• [Source data]:
**config.mk**
```make
export PLATFORM = sky130hd
export DESIGN_NAME = board_writer_flat
export DESIGN_NICKNAME = d
export VERILOG_FILES = /design/src/rtl/checker_pkg.sv /design/src/rtl/board_writer_if.sv /design/src/rtl/move_validator.sv /design/src/rtl/board_writer.sv /design/src/flat_wrapper.sv
export SDC_FILE = /design/constraint.sdc
export NUM_CORES = 1
export LEC_CHECK = 0
export CAP_MARGIN = 20
export CORE_UTILIZATION = 45
export DETAILED_ROUTE_END_ITERATION = 8
export HOLD_SLACK_MARGIN = 0.08
export PLACE_DENSITY = 0.69
export SYNTH_ARGS = -nofsm -noshare
export SYNTH_HDL_FRONTEND = slang
export SYNTH_HIERARCHICAL = 1
export SYNTH_SLANG_ARGS = --single-unit
```
**constraint.sdc**
```tcl
create_clock -name clk -period 7.6 [get_ports clk]
set_input_delay 0.76 -clock clk [delete_from_list [all_inputs] [get_ports clk]]
set_output_delay 0.76 -clock clk [all_outputs]
set_load 0.01 [all_outputs]
```
**src/rtl/checker_pkg.sv**
```systemverilog
// checker_pkg: shared definitions for the checkers board write path.
// Holds piece codes, geometry widths, the board-writer FSM state type,
// square-coordinate helpers and the reset board layout.
package checker_pkg;

  localparam int LOC_W      = 6;   // {row[2:0], col[2:0]}
  localparam int SQ_W       = 3;   // bits per square in the serialized board
  localparam int MOVE_SLOTS = 4;
  localparam int SLOT_W     = 7;   // {valid, loc[5:0]}
  localparam int NUM_SQ     = 64;
  localparam int BOARD_W    = NUM_SQ * SQ_W;

  localparam logic [SQ_W-1:0] EMPTY    = 3'd0;
  localparam logic [SQ_W-1:0] RED_MAN  = 3'd1;
  localparam logic [SQ_W-1:0] RED_KING = 3'd2;
  localparam logic [SQ_W-1:0] BLK_MAN  = 3'd3;
  localparam logic [SQ_W-1:0] BLK_KING = 3'd4;

  typedef enum logic [2:0] {
    S_IDLE,
    S_CHECK,
    S_WRITE,
    S_DONE,
    S_ERR
  } state_t;

  function automatic logic [2:0] loc_row(input logic [LOC_W-1:0] loc);
    return loc[5:3];
  endfunction

  function automatic logic [2:0] loc_col(input logic [LOC_W-1:0] loc);
    return loc[2:0];
  endfunction

  // Absolute row distance between two squares; 2 means a jump.
  function automatic logic [2:0] row_dist(input logic [LOC_W-1:0] a,
                                          input logic [LOC_W-1:0] b);
    return (loc_row(a) > loc_row(b)) ? loc_row(a) - loc_row(b)
                                     : loc_row(b) - loc_row(a);
  endfunction

  // Starting layout: men on the dark squares of the first/last `rows` rows.
  function automatic logic [BOARD_W-1:0] build_board(input int rows);
    logic [BOARD_W-1:0] b;
    int r;
    int c;
    b = '0;
    for (int n = 0; n < NUM_SQ; n++) begin
      r = n / 8;
      c = n % 8;
      if ((r + c) % 2 == 1) begin
        if (r < rows)          b[n*SQ_W +: SQ_W] = RED_MAN;
        else if (r >= 8 - rows) b[n*SQ_W +: SQ_W] = BLK_MAN;
      end
    end
    return b;
  endfunction

  localparam int                 INIT_ROWS_DEF = 3;
  localparam logic [BOARD_W-1:0] INIT_BOARD    = build_board(INIT_ROWS_DEF);

endpackage

```
**src/rtl/board_writer_if.sv**
```systemverilog
// board_writer_if: move-request handshake between the cursor/selection path
// (master) and the board writer (slave).
//   move_valid            one-cycle request strobe
//   src_loc / dst_loc     source / destination square {row, col}
//   legal_move            4 slots of {valid, loc}
//   busy                  writer is processing a request
//   move_done / move_err  one-cycle commit / reject pulses
interface board_writer_if;
  import checker_pkg::*;

  logic                         move_valid;
  logic [LOC_W-1:0]             src_loc;
  logic [LOC_W-1:0]             dst_loc;
  logic [MOVE_SLOTS*SLOT_W-1:0] legal_move;
  logic                         busy;
  logic                         move_done;
  logic                         move_err;

  modport master (
    output move_valid, src_loc, dst_loc, legal_move,
    input  busy, move_done, move_err
  );

  modport slave (
    input  move_valid, src_loc, dst_loc, legal_move,
    output busy, move_done, move_err
  );

endinterface

```
**src/rtl/move_validator.sv**
```systemverilog
// move_validator: purely combinational legality check of a latched move.
//   board       current serialized board
//   turn        side to move (0 red, 1 black)
//   src / dst   move squares
//   legal_move  candidate destination slots {valid, loc}
//   legal       move may be applied
module move_validator
  import checker_pkg::*;
(
  input  logic [BOARD_W-1:0]             board,
  input  logic                           turn,
  input  logic [LOC_W-1:0]               src,
  input  logic [LOC_W-1:0]               dst,
  input  logic [MOVE_SLOTS*SLOT_W-1:0]   legal_move,
  output logic                           legal
);

  logic [SQ_W-1:0] src_pc;
  logic [SQ_W-1:0] dst_pc;
  logic            own;
  logic            hit;

  always_comb begin
    src_pc = board[int'(src)*SQ_W +: SQ_W];
    dst_pc = board[int'(dst)*SQ_W +: SQ_W];
    own    = turn ? (src_pc == BLK_MAN || src_pc == BLK_KING)
                  : (src_pc == RED_MAN || src_pc == RED_KING);
    hit    = 1'b0;
    for (int k = 0; k < MOVE_SLOTS; k++) begin
      if (legal_move[k*SLOT_W + LOC_W] && legal_move[k*SLOT_W +: LOC_W] == dst)
        hit = 1'b1;
    end
    legal = own && (dst_pc == EMPTY) && hit && (src != dst);
  end

endmodule

```
**src/rtl/board_writer.sv**
```systemverilog
// board_writer: write side of the serialized checkers board.
// Latches a move request, validates it, applies it to the 64-square board
// (relocate, capture, promote), then toggles the side to move.
//   clk, rst          clock, synchronous active-high reset
//   bus               request/status handshake (slave side)
//   serialized_board  square n at bits [3n+2:3n], registered
//   turn              side to move (0 red, 1 black)
//   turn_count        committed moves, wraps
module board_writer
  import checker_pkg::*;
#(
  parameter int INIT_ROWS = 3,
  parameter int TURN_W    = 8
) (
  input  logic                clk,
  input  logic                rst,
  board_writer_if.slave       bus,
  output logic [BOARD_W-1:0]  serialized_board,
  output logic                turn,
  output logic [TURN_W-1:0]   turn_count
);

  localparam logic [BOARD_W-1:0] RESET_BOARD =
    (INIT_ROWS == INIT_ROWS_DEF) ? INIT_BOARD : build_board(INIT_ROWS);

  state_t                       state, state_nx;
  logic [LOC_W-1:0]             src_q, dst_q;
  logic [MOVE_SLOTS*SLOT_W-1:0] moves_q;
  logic                         legal;
  logic [BOARD_W-1:0]           board_nx;
  logic [SQ_W-1:0]              piece;
  logic [LOC_W-1:0]             mid_loc;

  move_validator u_validator (
    .board      (serialized_board),
    .turn       (turn),
    .src        (src_q),
    .dst        (dst_q),
    .legal_move (moves_q),
    .legal      (legal)
  );

  // NOTE: every variable written here gets a default first, so no path
  // leaves it unassigned and no latch is inferred.
  always_comb begin
    state_nx      = state;
    bus.busy      = (state != S_IDLE);
    bus.move_done = 1'b0;
    bus.move_err  = 1'b0;
    unique case (state)
      S_IDLE:  if (bus.move_valid) state_nx = S_CHECK;
      S_CHECK: state_nx = legal ? S_WRITE : S_ERR;
      S_WRITE: state_nx = S_DONE;
      S_DONE: begin
        bus.move_done = 1'b1;
        state_nx      = S_IDLE;
      end
      S_ERR: begin
        bus.move_err = 1'b1;
        state_nx     = S_IDLE;
      end
      default: state_nx = S_IDLE;
    endcase
  end

  // Board after the latched move. Promotion replaces the copied code; a
  // king is never matched by the man comparisons, so it cannot be demoted.
  always_comb begin
    piece = serialized_board[int'(src_q)*SQ_W +: SQ_W];
    if (piece == RED_MAN && loc_row(dst_q) == 3'd7)
      piece = RED_KING;
    else if (piece == BLK_MAN && loc_row(dst_q) == 3'd0)
      piece = BLK_KING;
    // Jumped square is the index midpoint of source and destination.
    mid_loc  = LOC_W'((int'(src_q) + int'(dst_q)) >> 1);
    board_nx = serialized_board;
    board_nx[int'(src_q)*SQ_W +: SQ_W] = EMPTY;
    if (row_dist(src_q, dst_q) == 3'd2)
      board_nx[int'(mid_loc)*SQ_W +: SQ_W] = EMPTY;
    board_nx[int'(dst_q)*SQ_W +: SQ_W] = piece;
  end

  // NOTE: sequential state uses non-blocking assignments so every register
  // samples pre-edge values regardless of statement order.
  always_ff @(posedge clk) begin
    if (rst) begin
      state            <= S_IDLE;
      // NOTE: the board is state the game depends on, so it is reset
      // explicitly to the opening layout rather than left undefined.
      serialized_board <= RESET_BOARD;
      turn             <= 1'b0;
      turn_count       <= '0;
      src_q            <= '0;
      dst_q            <= '0;
      moves_q          <= '0;
    end else begin
      state <= state_nx;
      if (state == S_IDLE && bus.move_valid) begin
        src_q   <= bus.src_loc;
        dst_q   <= bus.dst_loc;
        moves_q <= bus.legal_move;
      end
      if (state == S_WRITE)
        serialized_board <= board_nx;
      if (state == S_DONE) begin
        turn       <= ~turn;
        turn_count <= turn_count + 1'b1;
      end
    end
  end

endmodule
```
**src/flat_wrapper.sv**
```systemverilog
// flat-port wrapper written by rule: the top's interface ports become plain ports
module board_writer_flat import checker_pkg::*;
#(
  parameter int INIT_ROWS = 3,
  parameter int TURN_W    = 8
)
  (clk, rst, serialized_board, turn, turn_count, bus_move_valid, bus_src_loc, bus_dst_loc, bus_legal_move, bus_busy, bus_move_done, bus_move_err);
  board_writer_if bus_i ();
  input  logic clk;
  input  logic rst;
  output logic [BOARD_W-1:0] serialized_board;
  output logic turn;
  output logic [TURN_W-1:0] turn_count;
  input wire logic [$bits(bus_i.move_valid)-1:0] bus_move_valid;
  input wire logic [$bits(bus_i.src_loc)-1:0] bus_src_loc;
  input wire logic [$bits(bus_i.dst_loc)-1:0] bus_dst_loc;
  input wire logic [$bits(bus_i.legal_move)-1:0] bus_legal_move;
  output wire logic [$bits(bus_i.busy)-1:0] bus_busy;
  output wire logic [$bits(bus_i.move_done)-1:0] bus_move_done;
  output wire logic [$bits(bus_i.move_err)-1:0] bus_move_err;
  assign bus_i.move_valid = bus_move_valid;
  assign bus_i.src_loc = bus_src_loc;
  assign bus_i.dst_loc = bus_dst_loc;
  assign bus_i.legal_move = bus_legal_move;
  assign bus_busy = bus_i.busy;
  assign bus_move_done = bus_i.move_done;
  assign bus_move_err = bus_i.move_err;
  board_writer #(.INIT_ROWS(INIT_ROWS), .TURN_W(TURN_W)) u_core (.clk(clk), .rst(rst), .bus(bus_i), .serialized_board(serialized_board), .turn(turn), .turn_count(turn_count));
endmodule
```
Word level (Yosys, flattened, before mapping)
Index checks and enable logic that the tools add are counted.
{"block": "totals", "mem_bits_rw": 0, "out_inout_bits": 204, "input_bits": 43, "mem_count": 0, "latch_bits": 0, "rom_bits": 0, "ff_bits": 244}
{"block": "op_classes", "eq_ne": 16, "n_shift": 8, "div_mod_pow": 0, "addsub": 7, "n_bitwise": 1, "order_cmp": 1, "n_reduce_logical": 16, "multipliers": 3, "mux": 17}
{"op": "192-bit bitwise mux", "n": 3}
{"op": "3-bit by 33-bit variable shift with 192-bit output, first input constant", "n": 3}
{"op": "192-bit by 32-bit variable part select with 3-bit output", "n": 2}
{"op": "3-bit by 33-bit variable part select with 192-bit output, first input constant", "n": 2}
{"op": "192-bit 2-to-1 mux", "n": 1}
{"op": "3-bit by 33-bit variable part select with 192-bit output", "n": 1}
{"op": "32-bit negation with 33-bit output", "n": 3}
{"op": "6-bit equality test", "n": 4}
{"op": "6-bit by 2-bit multiplier with 8-bit output, second input constant", "n": 3}
{"op": "3-bit by 2-bit equality test with 1-bit output, second input constant", "n": 5}
{"op": "3-bit 2-to-1 mux", "n": 5}
{"op": "1-bit logical AND", "n": 10}
{"op": "3-bit equality test, second input constant", "n": 3}
{"op": "3-bit zero test", "n": 3}
{"op": "3-bit one-hot mux with 3 select lines", "n": 1}
{"op": "8-bit by 1-bit adder with 8-bit output, second input constant", "n": 1}
{"op": "6-bit by 6-bit adder with 7-bit output", "n": 1}
{"op": "1-bit 2-to-1 mux", "n": 7}
{"op": "3-bit by 1-bit equality test with 1-bit output, second input constant", "n": 2}
{"op": "6-bit inequality test", "n": 1}
{"op": "3-bit subtractor", "n": 2}
{"op": "3-bit greater-than comparator", "n": 1}
{"op": "3-bit nonzero test", "n": 1}
{"op": "1-bit logical OR", "n": 2}
{"op": "2 further kinds", "n": 2}

Depth between registers and ports, before layout
Gate-level depths: netlist of the first run.
{"block": "logic_depth", "ltp_word": 10, "ltp_mapped": 15, "ltp_nobuf": 12}

Cells and area by module
The synthesis of the first run kept the hierarchy.
{"mod": "board_writer", "cells_per_inst": 1565, "instances": 1, "area_each_um2": 13095.1}
{"mod": "move_validator", "cells_per_inst": 327, "instances": 1, "area_each_um2": 2944.1}

Worst setup path before layout of the first run
No wires, ideal clock.
{"block": "synth_path", "path_kind": "reg-to-reg", "from": "register u_core.src_q[4]", "to": "register u_core.serialized_board[153]", "path_slack_ns": 3.887, "n_path_buf": 3, "stages_incl_launch_ff": 13, "t_arrival_ns": 3.591, "required_ns": 7.478, "setup_time_ns": 0.122, "period_less_slack_ns": 3.713, "path_cell_list": "dfxtp_1 > clkbuf_1 > inv_1 > clkbuf_1 > ha_1 > nor3b_1 > or4_1 > nor3_1 > buf_2 > nand4_1 > a21oi_2 > a22oi_1 > a221o_1"}
{"block": "synth_via", "elab_chain_len": 8, "word_cells_on_any_way": 26}
{"item": "from (decl)", "line_no": "board_writer.sv:27", "source": "logic [LOC_W-1:0] src_q, dst_q;"}
{"item": "from (signal assigned)", "line_no": "board_writer.sv:99", "source": "src_q <= bus.src_loc;"}
{"item": "branches (longest 7 deep; another with 32-bit negation with 33-bit output)"}
{"item": "192-bit bitwise mux *", "line_no": "board_writer.sv:80", "source": "board_nx[int'(dst_q)*SQ_W +: SQ_W] = piece;"}
{"item": "to (signal assigned)", "line_no": "board_writer.sv:104", "source": "serialized_board <= board_nx;"}
{"item": "to (decl)", "line_no": "board_writer.sv:18", "source": "output logic [BOARD_W-1:0] serialized_board,"}
Mark *: on every way between the ends.
A chain may end at the register's enable or synchronous reset.

Final worst setup path of the first run
{"block": "layout_path", "from": "register u_core.src_q[0]", "to": "register u_core.serialized_board[123]"}
The elaborated chain is that of the path after synthesis.

==> impl_metrics.toml, run 1 <==
[routing]
wire_per_inst_um = 31.7
post-route-drc-count = 0
dr.pass1.iters = 8
ant_nets = 0
drt-initial-drc-count = 3268
vias = 17800
viasPerCell = 7.02
drt_wl_total_um = 80400

[synthesis]
yosysSeqAreaShare_pct = 30.5
synth_compound_area_share_pct = 24.3
yosys_warnings = 6
synth_ff_type = "dfxtp_1"
synth.cell_area_um2 = 16000
yosysTopAreaCell = "dfxtp_1"
synth_seq_cells = 244
muxShareOfSynthArea_pct = 15.4
synth.distinct_cells = 89
syn_nets = 1961
synth_cells = 1892
netlist.area_leader.share_pct = 30.5
synth.avg_cell_area_um2 = 8.48
yosys-top-cells-count = "247 x nand2_1, 244 x dfxtp_1, 146 x o22ai_1"
synth_area_leaders = "dfxtp_1 30%, mux4_2 12%, nand2_1 5.8%"
yosysMostFrequentCell = "nand2_1"
synth_edf_count = 0
synth_xor_area_share_pct = 2.68
synthAdderAreaFrac_pct = 2.17
async_flop_share_pct = 0
synth_simple_gate_area_share_pct = 18.1
synth_top_family_by_area = "compound AO/OA/AOI/OAI gates"

[floorplanning]
fp.coreArea_um2 = 34800
die-area_um2 = 36400
chipHeight_um = 191
row_count = 68
start_util_pct = 46.1
ios = 247
die-width_um = 191

[final_layout]
synthToLayoutAreaGrowth_pct = 23.0
nets = 2127
antenna_cells = 0
drive_above_1_share_pct = 10.5
fill_cells = 3183
ff_latch_area_um2 = 4900
multi_input_area_um2 = 10000

[global_routing]
grt_pass1_vias = 16300
grt_pass1_wl_um = 114000
grt_usage_pct = 43.1
overflow = 0
grt_max_degree = 63
antenna_found_initial = 1

[worst_hold_path]
hold_path.startpoint = "u_core/moves_q[19]$_SDFFE_PP0P_"
whs_endpoint = "u_core/moves_q[19]$_SDFFE_PP0P_"
whs_path_depth = 2
hold_path.class = "reg2reg"

[critical_path]
cp_slowest_stage_delay_ns = 0.94
path_cells = "buf_4 -> mux4_2 -> a32o_1 -> or4_4 -> nor3_4 -> mux2i_1 -> a21o_2 -> buf_4 -> o22ai_1"
cpMostUsedCell = "buf_4"
end_kind = "flop"
cp_data_required_time_ns = 8.01
r2r_start = "u_core/src_q[0]$_SDFFE_PP0P_"
criticalPathCategory = "reg2reg"
worstReg2RegEnd = "u_core/serialized_board[123]$_SDFFE_PP0N_"
startpoint_type = "flop"
path_max_fanout = 48
rr_worst_depth = 9
r2r_setup_slack_ns = 2.39
cpMaxStageDelayCell = "dfxtp_4"
cp.arrival_ns = 5.63

[sta]
fin_skew_ns = 0.0148
max_slew_margin_pct = 14.6
finalHoldViolCount = 0
period_minus_slack_ns = 5.21
grt_setup_unrepaired = "false"
drv_slew = 0
max_freq_mhz = 192
setup_viol = 0
tns_ns = 0
final.period_utilization_pct = 68.6
tightest_slew_ns = 1.28

[clock_tree]
root_buffer = "clkbuf_16"
clk-insertion-delay-late_ns = 0.56
ctsResizeCount = 0
clock_path_buffers = 3
cts_buffers = 28
clk_pin_slew_ns = 0.06
hold_buffers = 0
cts_max_level = 1
cts_sinks = 244
cts_tree = "built"
post_cts_buffers = 0

[placed_design]
numPortBuffers = 246
place.gp.congestion = 1.05
place.detailed.hpwl_um = 59100

[pwr]
p_leak_nw = 6.34
finalPower_mw = 3.63
p_per_area_nw_per_um2 = 184
vdd_drop_max_v = 0.000191

[flow_run]
drv_cap = 0

[outcome]
run_status = "completed"
==> area by class of cell <==
cell class              count  area share (%)
multi-input cells        1390            50.9
flip-flops and latches    244            24.8
repair buffers            283            13.9
clock buffers              40            4.45
well taps                 455            2.89
inverters                 111            2.11
clock inverters            12           0.913
==> stage by stage <==
stage	hold WS, ns	utilization, %	cells	area, um^2	setup WS (ns)
global placement	0.445	53.6	2480	18600	2.45
finish	0.466	56.7	2535	19700	2.39
CTS	0.468	56.7	2534	19700	2.43
detailed placement	0.458	53.6	2482	18700	2.44
global route	0.493	56.7	2535	19700	2.19
floorplan	0.437	-	1892	16000	3.89
==> worst max path at each step <==
| stage | start | endpoint | slack, ns | cells after the start |
|---|---|---|---|---|
| after detailed placement | u_core/src_q[0]$_SDFFE_PP0P_ | u_core/serialized_board[123]$_SDFFE_PP0N_ | 2.44 | 9 |
| final | u_core/src_q[0]$_SDFFE_PP0P_ | u_core/serialized_board[123]$_SDFFE_PP0N_ | 2.39 | 9 |
| after floorplan | u_core/src_q[4]$_SDFFE_PP0P_ | u_core/serialized_board[153]$_SDFFE_PP1N_ | 3.89 | 12 |
| after global routing | u_core/src_q[0]$_SDFFE_PP0P_ | u_core/serialized_board[129]$_SDFFE_PP0N_ | 2.19 | 9 |
| after global placement | u_core/src_q[0]$_SDFFE_PP0P_ | u_core/serialized_board[38]$_SDFFE_PP0N_ | 2.45 | 9 |
| after CTS | u_core/src_q[0]$_SDFFE_PP0P_ | u_core/serialized_board[123]$_SDFFE_PP0N_ | 2.43 | 9 |
==> placed cells by master, fill, tap and decap left out, types with 34 or more instances in the layout <==
cell / netlist / layout
a21oi_1: 129 / 129
a22oi_1: 34 / 34
buf_4: 11 / 37
clkdlybuf4s50_1: 0 / 245
dfxtp_1: 244 / 238
inv_1: 111 / 111
mux2i_1: 46 / 46
mux4_2: 84 / 84
nand2_1: 247 / 247
nand3_1: 47 / 47
nor2_1: 84 / 84
nor3_1: 47 / 46
o21ai_0: 59 / 59
o22ai_1: 146 / 146
==> state kept, by name, summed over array words and instances, names as in the netlist <==
register                 flops
u_core/src_q                 6
u_core/state                 3
u_core/serialized_board    192
u_core/turn                  1
u_core/moves_q              28
u_core/turn_count            8
u_core/dst_q                 6
==> power by group <==
group	leakage, nW	internal (mW)	switching, mW	total (mW)
logic	3.84	0.238	0.543	0.781
clock network	0.524	0.939	0.584	1.52
registers	1.98	1.29	0.0346	1.33
==> routing by layer <==
metal,vias to the layer above,share of wire (%),track usage (%),wire [um]
li1,7501,-,-,-
met1,8617,39,59.1,31300
met2,1407,42,63.6,34100
met3,268,12,7.99,9740
met4,2,6.6,23.4,5310
met5,-,0.024,0,19
==> logic make-up after synthesis <==
group,count (synthesis)
XOR/XNOR,49
flip-flops,244
AND/OR/NAND/NOR,596
multiplexers,137
buffers and inverters,258
adder cells (fa/ha/maj),26
AO/OA/AOI/OAI,582
==> worst max-delay path: cells and delay by family, from the launching register on <==
family          cells  cell delay (ns)
mux                 2             0.87
buf+inv             2             1.26
compound gates      3             1.13
simple gates        2             0.77
flops               1             0.94
Power figures use the tool's default switching activity.
==> run 2, diff against run 1 <==
==> constraint.sdc (replaced) <==
create_clock -name clk -period 5.2 [get_ports clk]
set_input_delay 0.52 -clock clk [delete_from_list [all_inputs] [get_ports clk]]
set_output_delay 0.52 -clock clk [all_outputs]
set_load 0.01 [all_outputs]
==> run 2 against run 1 <==
Net effect: sequential power rose by 46%; maximum frequency rose by 21%; non-clock buffer count rose by 27; global-route usage rose by 0.36 points; critical path type unchanged; largest power group unchanged.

• [What you are asked to do]:
Your answer must consist solely of the lines above between the line holding "viasPerCell = 7.02" and the line holding "whs_path_depth = 2", inclusive, copied exactly.

• [Answer space]:
viasPerCell = 7.02
drt_wl_total_um = 80400

[synthesis]
yosysSeqAreaShare_pct = 30.5
synth_compound_area_share_pct = 24.3
yosys_warnings = 6
synth_ff_type = "dfxtp_1"
synth.cell_area_um2 = 16000
yosysTopAreaCell = "dfxtp_1"
synth_seq_cells = 244
muxShareOfSynthArea_pct = 15.4
synth.distinct_cells = 89
syn_nets = 1961
synth_cells = 1892
netlist.area_leader.share_pct = 30.5
synth.avg_cell_area_um2 = 8.48
yosys-top-cells-count = "247 x nand2_1, 244 x dfxtp_1, 146 x o22ai_1"
synth_area_leaders = "dfxtp_1 30%, mux4_2 12%, nand2_1 5.8%"
yosysMostFrequentCell = "nand2_1"
synth_edf_count = 0
synth_xor_area_share_pct = 2.68
synthAdderAreaFrac_pct = 2.17
async_flop_share_pct = 0
synth_simple_gate_area_share_pct = 18.1
synth_top_family_by_area = "compound AO/OA/AOI/OAI gates"

[floorplanning]
fp.coreArea_um2 = 34800
die-area_um2 = 36400
chipHeight_um = 191
row_count = 68
start_util_pct = 46.1
ios = 247
die-width_um = 191

[final_layout]
synthToLayoutAreaGrowth_pct = 23.0
nets = 2127
antenna_cells = 0
drive_above_1_share_pct = 10.5
fill_cells = 3183
ff_latch_area_um2 = 4900
multi_input_area_um2 = 10000

[global_routing]
grt_pass1_vias = 16300
grt_pass1_wl_um = 114000
grt_usage_pct = 43.1
overflow = 0
grt_max_degree = 63
antenna_found_initial = 1

[worst_hold_path]
hold_path.startpoint = "u_core/moves_q[19]$_SDFFE_PP0P_"
whs_endpoint = "u_core/moves_q[19]$_SDFFE_PP0P_"
whs_path_depth = 2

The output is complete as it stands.